Wolfgang raced down the metal gangway, down to the deck of the Akira, companies of panzergrenadiers at the ready, MG 34s and MG 42s setup in defensive firing positions, covering their landing. The SS Akira was one of the three troopships carrying a big crane. Suspended over the front bow of the Akira, swinging right over nothing but ocean, a Sd.Kfz. 251 Hanomag halftrack swung left to right like some crazy, swaying wrecking ball. Major Wolfgang kept it in his peripheral vision as he started clambering up the crane latticework, boots on alternating girders, until he reached the top.
He thumped the crane operator on the back, gave him the thumbs up, and shuffled sideways along the length of the arm, coming to the coming to where the three steel chains hooked on to the wide metal crane. He looked down, and saw Haplo grinning right back up at him, and Hans sitting
in the halftrack's drivers chair. The squad of panzergrenadiers tucked in the rear of the halftrack, his gunner Hans next to the meat-chopper, the quad-linked 20mm autocannons. He slid down the chains, feet and hands bumping all a down, until his feet rested upon the edge of the half-track.
He jumped down, took the proffered helmet, and buckled the strap under his chin. The company sergeant tossed his Stg 44 assault rifle. One hundred yards to shore. The halftrack swung over the jetty from left to right, as the sections of wood splintered moments later on the bow.

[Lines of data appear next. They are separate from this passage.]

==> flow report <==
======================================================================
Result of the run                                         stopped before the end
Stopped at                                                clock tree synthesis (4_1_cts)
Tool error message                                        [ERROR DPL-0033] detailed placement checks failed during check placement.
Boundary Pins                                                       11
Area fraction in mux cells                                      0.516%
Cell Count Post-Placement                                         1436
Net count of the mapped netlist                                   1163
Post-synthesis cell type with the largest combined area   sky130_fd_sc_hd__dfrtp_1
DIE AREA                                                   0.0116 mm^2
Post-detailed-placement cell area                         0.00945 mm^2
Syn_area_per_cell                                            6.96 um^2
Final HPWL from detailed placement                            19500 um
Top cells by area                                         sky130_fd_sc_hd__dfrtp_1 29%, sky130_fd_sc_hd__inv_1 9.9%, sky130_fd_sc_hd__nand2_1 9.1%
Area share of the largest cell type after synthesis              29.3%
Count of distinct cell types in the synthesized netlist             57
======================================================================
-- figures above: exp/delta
// project_euler_17
module project_euler_17(
  input clk,
  input reset,
  output reg [3:0] ones_digit,
  output reg [3:0] tens_digit,
  output reg [3:0] hundreds_digit,
  output reg [15:0] letter_count,
  output reg done
);
Size: ~31 I/O pins, roughly 0.0029 mm^2 of cells after synthesis.
clock: 11.9 ns
lec_check: 0
cap_margin: 0
cell_pad_in_sites_detail_placement: 1
cell_pad_in_sites_global_placement: 0
core_aspect_ratio: 1.96
core_margin: 2
core_utilization: 37
gpl_routability_driven: 0
min_routing_layer: met1
place_density_lb_addon: 0.11
slew_margin: 40
tns_end_percent: 75
run.sh (not shown) runs the stock make flow with config.mk's settings and CLKGATE_MAP_FILE=.
Rerun with:
==> flow/config.mk (replaced) <==
export PLATFORM = sky130hd
export DESIGN_NAME = project_euler_17
export DESIGN_NICKNAME = project_euler_17
export VERILOG_FILES = /design/flow/design.v
export SDC_FILE = /design/flow/constraint.sdc
export NUM_CORES = 4
export LEC_CHECK = 0
export ABC_AREA = 1
export CAP_MARGIN = 20
export CORE_MARGIN = 2
export CORE_UTILIZATION = 65
export SLEW_MARGIN = 20
==> flow/constraint.sdc (replaced) <==
create_clock -name core_clock -period 6.35 [get_ports {clk}]
set_input_delay 1.2700 -clock core_clock [delete_from_list [all_inputs] [get_ports {clk}]]
set_output_delay 1.2700 -clock core_clock [all_outputs]
set_load 0.01 [all_outputs]
After rerunning: The changed run finished with timing, DRC and antenna clean. Die area is lower by 46%. Sequential cell count does not change. Critical path depth is higher by 6. Design area is lower by 6.6%. Non-clock buffer count is lower by 2.
Rerun with:
--- a/flow/config.mk
+++ b/flow/config.mk
@@ -6,7 +6,7 @@
 export NUM_CORES = 4
 export LEC_CHECK = 0
-export ABC_AREA = 1
 export CAP_MARGIN = 20
+export CORE_ASPECT_RATIO = 1.44
 export CORE_MARGIN = 2
-export CORE_UTILIZATION = 65
+export CORE_UTILIZATION = 64
 export SLEW_MARGIN = 20
==> flow/constraint.sdc (replaced) <==
create_clock -name core_clock -period 10.0 [get_ports {clk}]
set_input_delay 2.0000 -clock core_clock [delete_from_list [all_inputs] [get_ports {clk}]]
set_output_delay 2.0000 -clock core_clock [all_outputs]
set_load 0.01 [all_outputs]
Outcome: The changed run passed the timing, design-rule and antenna checks; cell count shrinks by roughly a tenth; count of clock-buffer cells in the layout shrinks by 1; maximum frequency shrinks by about a fifth; critical path depth shrinks by 6; sequential share of layout area shrinks by 1.2 points; combinational power shrinks by a quarter to a third; hold slack gets better by 0.023 ns; power shrinks by a quarter to a third.


Starting RTL as in the previous note.
clock: 4.86 ns
lec_check: 0
cap_margin: 20
core_margin: 2
core_utilization: 72
cts_cluster_diameter: 375
cts_cluster_size: 100
place_density: 0.42
slew_margin: 20
The baseline died in 4_1_cts.
Then changed:
--- a/flow/config.mk
+++ b/flow/config.mk
@@ -9,6 +9,5 @@
 export CORE_MARGIN = 2
-export CORE_UTILIZATION = 72
+export CORE_UTILIZATION = 66
 export CTS_CLUSTER_DIAMETER = 375
 export CTS_CLUSTER_SIZE = 100
-export PLACE_DENSITY = 0.42
 export SLEW_MARGIN = 20
==> flow/constraint.sdc (replaced) <==
create_clock -name core_clock -period 6.44 [get_ports {clk}]
set_input_delay 1.2880 -clock core_clock [delete_from_list [all_inputs] [get_ports {clk}]]
set_output_delay 1.2880 -clock core_clock [all_outputs]
set_load 0.01 [all_outputs]
Result: Now the flow completed with no timing, DRC or antenna violations. Synthesized area stays the same. Synthesized cell count does not change. Die size went up by 8.5%.
Then changed:
--- a/flow/config.mk
+++ b/flow/config.mk
@@ -9,5 +9,7 @@
 export CORE_MARGIN = 2
-export CORE_UTILIZATION = 66
+export CORE_UTILIZATION = 72
 export CTS_CLUSTER_DIAMETER = 375
 export CTS_CLUSTER_SIZE = 100
+export SETUP_SLACK_MARGIN = 1.88
 export SLEW_MARGIN = 20
+export TNS_END_PERCENT = 5
This time the run died in 5_1_grt.
Synthesized area does not change.
Die size drops by a little under a tenth.
Synthesized cell count does not change.
Then changed:
--- a/flow/config.mk
+++ b/flow/config.mk
@@ -9,7 +9,4 @@
 export CORE_MARGIN = 2
-export CORE_UTILIZATION = 72
-export CTS_CLUSTER_DIAMETER = 375
-export CTS_CLUSTER_SIZE = 100
-export SETUP_SLACK_MARGIN = 1.88
+export CORE_UTILIZATION = 58
+export SETUP_SLACK_MARGIN = 1.7
 export SLEW_MARGIN = 20
-export TNS_END_PERCENT = 5
==> flow/constraint.sdc (replaced) <==
create_clock -name core_clock -period 6.8 [get_ports {clk}]
set_input_delay 1.3600 -clock core_clock [delete_from_list [all_inputs] [get_ports {clk}]]
set_output_delay 1.3600 -clock core_clock [all_outputs]
set_load 0.01 [all_outputs]
Effect: With this change the flow produced a clean layout. Die area climbs by 23%. Synthesized cell count is unchanged. Area after synthesis does not change.


Starting RTL as in the previous note.
==> flow/config.mk <==
export PLATFORM = sky130hd
export DESIGN_NAME = project_euler_17
export DESIGN_NICKNAME = project_euler_17
export VERILOG_FILES = /design/flow/design.v
export SDC_FILE = /design/flow/constraint.sdc
export NUM_CORES = 4
export LEC_CHECK = 0
export ABC_AREA = 1
export CAP_MARGIN = 20
export CORE_ASPECT_RATIO = 0.5
export CORE_MARGIN = 2
export CORE_UTILIZATION = 72
export CTS_CLUSTER_DIAMETER = 371
export CTS_CLUSTER_SIZE = 99
export HOLD_SLACK_MARGIN = -0.07
export PLACE_DENSITY = 0.36
export SLEW_MARGIN = 20
==> flow/constraint.sdc <==
create_clock -name core_clock -period 6.8 [get_ports {clk}]
set_input_delay 1.3600 -clock core_clock [delete_from_list [all_inputs] [get_ports {clk}]]
set_output_delay 1.3600 -clock core_clock [all_outputs]
set_load 0.01 [all_outputs]
==> next run, changes <==
CORE_ASPECT_RATIO = default   (was 0.5)
CORE_UTILIZATION = 70   (was 72)
CTS_CLUSTER_DIAMETER = default   (was 371)
CTS_CLUSTER_SIZE = 100   (was 99)
HOLD_SLACK_MARGIN = default   (was -0.07)
PLACE_DENSITY = default   (was 0.36)
clock period = 5.78 ns   (was 6.8 ns; I/O delays follow)
Synthesized area does not change.
First-iteration DRC count drops by 66%.
Final area increases by 0.93%.
Global-route usage came out lower by 8.3 points.
Clock skew is about the same.
Routed wire length drops by 24%.
Die area went up by 2.0%.
Total power went up by 14%.
Count of clock-buffer cells in the layout decreases by 1.
Setup slack is worse by 160 ps.
Core utilization decreases by 3.3 points.
==> next run, changes <==
CORE_UTILIZATION = 40   (was 70)
CTS_CLUSTER_SIZE = default   (was 100)
HOLD_SLACK_MARGIN = 0.11   (was default)
clock period = 10.0 ns   (was 5.78 ns; I/O delays follow)
Clock-buffer cell count grows by 2.
Design area went up by 1.4%.
First-iteration DRC count decreases by 27%.
Register-to-register slack is better by 3900 ps.
Combinational power is lower by 45%.
Sequential power fell by 43%.
Routed wire length fell by 4.2%.
Non-clock buffer count rises by 1.


Starting RTL as in the previous note.
==> flow/design.v (excerpt) <==
module project_euler_17(
  input clk,
  input reset,
  output reg [3:0] ones_digit,
  output reg [3:0] tens_digit,
  output reg [3:0] hundreds_digit,
  output reg [15:0] letter_count,
  output reg done
);
==> flow/config.mk <==
export PLATFORM = sky130hd
export DESIGN_NAME = project_euler_17
export DESIGN_NICKNAME = project_euler_17
export VERILOG_FILES = /design/flow/design.v
export SDC_FILE = /design/flow/constraint.sdc
export NUM_CORES = 4
export LEC_CHECK = 0
export ABC_AREA = 1
export CAP_MARGIN = 10
export CELL_PAD_IN_SITES_DETAIL_PLACEMENT = 2
export CORE_MARGIN = 2
export CORE_UTILIZATION = 70
export CTS_CLUSTER_SIZE = 58
export GPL_ROUTABILITY_DRIVEN = 0
export HOLD_SLACK_MARGIN = 0.11
export MAX_ROUTING_LAYER = met4
export MIN_ROUTING_LAYER = met2
export PLACE_DENSITY_LB_ADDON = 0.09
export SLEW_MARGIN = 20
export TNS_END_PERCENT = 10
==> flow/constraint.sdc <==
create_clock -name core_clock -period 10.0 [get_ports {clk}]
set_input_delay 2.0000 -clock core_clock [delete_from_list [all_inputs] [get_ports {clk}]]
set_output_delay 2.0000 -clock core_clock [all_outputs]
set_load 0.01 [all_outputs]
The first run aborted during 3_5_place_dp on DPL-0033.
Edit:
==> flow/config.mk (replaced) <==
export PLATFORM = sky130hd
export DESIGN_NAME = project_euler_17
export DESIGN_NICKNAME = project_euler_17
export VERILOG_FILES = /design/flow/design.v
export SDC_FILE = /design/flow/constraint.sdc
export NUM_CORES = 4
export LEC_CHECK = 0
export CAP_MARGIN = 20
export CORE_MARGIN = 2
export CORE_UTILIZATION = 40
export CTS_CLUSTER_DIAMETER = 144
export CTS_CLUSTER_SIZE = 93
export PLACE_DENSITY = 0.38
export SLEW_MARGIN = 20
=>
- Now the flow completed without violations
- die size climbs by about 80%
- synthesized area climbs by about 8%
- synthesized cell count drops by 11%


violet:
project_euler_17 again, from the RTL that the note above started with.
// project_euler_17
module project_euler_17(
  input clk,
  input reset,
  output reg [3:0] ones_digit,
  output reg [3:0] tens_digit,
  output reg [3:0] hundreds_digit,
  output reg [15:0] letter_count,
  output reg done
);
Settings: LEC_CHECK=0, CAP_MARGIN=20, CELL_PAD_IN_SITES_DETAIL_PLACEMENT=0, CORE_ASPECT_RATIO=0.5, CORE_MARGIN=2, CORE_UTILIZATION=64, GPL_ROUTABILITY_DRIVEN=1, HOLD_SLACK_MARGIN=0.06, MAX_ROUTING_LAYER=met5, PLACE_DENSITY_LB_ADDON=0.05, SETUP_SLACK_MARGIN=-0.95, SLEW_MARGIN=40, TNS_END_PERCENT=25; clock period 9.58 ns.
Edits applied to the flow inputs when going from violet to yarrow:
- an added GPL_TIMING_DRIVEN of 0
- an added CELL_PAD_IN_SITES_GLOBAL_PLACEMENT of 2
- a change of CORE_UTILIZATION from 64 to 43
- a change of HOLD_SLACK_MARGIN from 0.06 to 0.03
- a change of SLEW_MARGIN from 40 to 0
- an added MIN_ROUTING_LAYER of met2
- a change of PLACE_DENSITY_LB_ADDON from 0.05 to 0.08
- an added CTS_CLUSTER_SIZE of 36
- a change of CORE_ASPECT_RATIO from 0.5 to 1.03
- an added ABC_AREA of 1
- an added CTS_CLUSTER_DIAMETER of 28
- a change of CAP_MARGIN from 20 to 0
- a change of SETUP_SLACK_MARGIN from -0.95 to 1.6
- a deleted TNS_END_PERCENT that had been 25
==> results <==
- The leakage power in yarrow was higher than what violet gave.
- When yarrow is measured against violet, its wire length turns out 4.9% lower.
- Per the comparison of yarrow with violet, final-layout clock buffer total dropped 1; utilization now smaller; final area now smaller.
The inputs of quartz differ from those of yarrow as listed below.
- CELL_PAD_IN_SITES_GLOBAL_PLACEMENT: 2 -> unset
- CORE_ASPECT_RATIO: 1.03 -> 0.5
- GPL_TIMING_DRIVEN: 0 -> unset
- PLACE_DENSITY_LB_ADDON: 0.08 -> 0.05
- CAP_MARGIN: 0 -> 20
- SETUP_SLACK_MARGIN: 1.6 -> unset
- MIN_ROUTING_LAYER: met2 -> unset
- CORE_UTILIZATION: 43 -> 64
- CTS_CLUSTER_SIZE: 36 -> unset
- HOLD_SLACK_MARGIN: 0.03 -> 0.07
- TNS_END_PERCENT: unset -> 25
- ABC_AREA: 1 -> unset
- CTS_CLUSTER_DIAMETER: 28 -> unset
==> results <==
quartz ran to completion and came out clean on the timing, design-rule and antenna checks.
quartz ends up with a vertical extent of the die that is 39% lower than in yarrow.
Net count reported at finish is higher on yarrow
Post-synthesis adder-cell area fraction: lower on quartz
Going from yarrow to quartz, sequential share of layout area decreased by 0.73 points relative to the old numbers; finished layout cell area increased by 110 um2 relative to the old numbers.
The higher clock tree buffer count of the final layout of yarrow and quartz is in quartz.
Comparing yarrow and quartz, the lower via count of the first global-routing pass is on quartz.
quartz ended up with ones_digit[0] as its critical path startpoint; yarrow ended up with ones_digit[2].
quartz vs yarrow — critical path depth dropped by more than 10%
Compared with yarrow, quartz is the less power-hungry design.
Global-route met2 utilization (higher): quartz
Compared with yarrow, quartz shows a register-to-register slack that is 1040 ps lower.
Power and IR drop assume default switching activity.
Setup of v39:
==> flow/design.v (excerpt) <==
module Dmac_Top (
    input  logic        clk,
    input  logic        rst,
    input  logic        write,
    input  logic        HSel,
    input  logic [1:0]  STrans,
    input  logic [31:0] HWData,
    input  logic [31:0] HAddr,
    input  logic [31:0] MRData,
    input  logic        HReady,
    input  logic [1:0]  M_HResp,
    output logic HReadyOut,
    output logic [1:0] S_HResp,
    input  logic [1:0]  DmacReq,      
    input  logic        Bus_Grant,   
    output logic [31:0] MAddress,
    output logic [31:0] MWData,
    output logic [3:0]  MBurst_Size,
    output logic        MWrite,
    output logic [1:0]  MTrans,
    output logic [3:0]  MWStrb,
    output logic        Bus_Req,
    output logic        Interrupt,
    output logic [1:0]  ReqAck
);
For scale: ~4300 cells after synthesis, about 1400 flip-flops.
make LEC_CHECK=0 CAP_MARGIN=0 CELL_PAD_IN_SITES_DETAIL_PLACEMENT=2 CORE_ASPECT_RATIO=0.66 CORE_MARGIN=2 CORE_UTILIZATION=60 CTS_CLUSTER_DIAMETER=183 CTS_CLUSTER_SIZE=97 GPL_ROUTABILITY_DRIVEN=0 GPL_TIMING_DRIVEN=0 MAX_ROUTING_LAYER=met4 PLACE_DENSITY=0.43 SLEW_MARGIN=20 TNS_END_PERCENT=80 finish   # period 10.0 ns
run.sh (not shown) runs the stock make flow with config.mk's settings and CLKGATE_MAP_FILE=.
detailed placement: v39 exited with error
Input changes introduced in v15 (baseline for comparison: v39):
- CELL_PAD_IN_SITES_DETAIL_PLACEMENT: 2 -> unset
- CTS_CLUSTER_DIAMETER: 183 -> unset
- TNS_END_PERCENT: 80 -> unset
- CAP_MARGIN: 0 -> 20
- PLACE_DENSITY: 0.43 -> 0.6
- GPL_ROUTABILITY_DRIVEN: 0 -> unset
- MAX_ROUTING_LAYER: met4 -> unset
- GPL_TIMING_DRIVEN: 0 -> unset
- CORE_UTILIZATION: 60 -> 57
- CORE_ASPECT_RATIO: 0.66 -> unset
- CTS_CLUSTER_SIZE: 97 -> unset
- the clock period (ns, I/O delays scaled along): 10.0 -> 5.59
Findings:
- When v15 is measured against v39, its chip width turns out about 16% lower.
- The port buffer count in v15 was higher than what v39 gave.
- Both conditions hold for v15: the flow ran to the end and the final layout passed the timing, design-rule and antenna checks.
- In the flow results for v15 and v39, the core area is smaller on v39.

They were coming in out what looked like the tail end of high tide. They all heard the faint, ever so discernible scratchings of sand slowly hitting a ship’s hull. Seventy yards. Sixty. Fifty. The whine of sand became a torturous screech, as multiple thousands of tonnes fought the resistance of densely packed sand, both losing, neither of them winning, and the speed slowly washed off. Thirty-five. Thirty, twenty-five. Wolfgang looked over and Haplo gave him the thumbs up. Please start. Haplo tried the halftrack motor, it caught, and started revving it. Clouds of blue smoke washed back behind them over the bow of the SS Akira.
The transport ship on the far left had already slowed considerably. There was okay. Daisy chaining all the cranes should leapfrog the division's supplies right up onto the beach.
Still no signs of life, or for that matter, sea life. The sand however did hold footprints, men running this way and that by look of it, and all around those footprints, hard circular depressions in the wet sand, no bigger than a golf ball, like tent spikes. All the footprints led in the same direction, uphill.
The halftrack swung again from side to side, as the Akira finally started to beach herself, the sudden jerk swinging the half-track forward as well as left to right and they swung in a wide oval shape.
Wolfgang looked back at the crane operator, and held up his right arm, his heart pounding, his blood singing, and even with all the unknowns and the death and the maddening pair of suns, Mein Gott was it a good day to be alive. The halftrack's tread spun in midair, as Haplo held the throttle down, and Wolfgang took a deep breath in, and a deep breath out, and going back to all those times swinging on the playground, closed his eyes, felt the air, the excitement and terror of men all around him, and dropped his arm.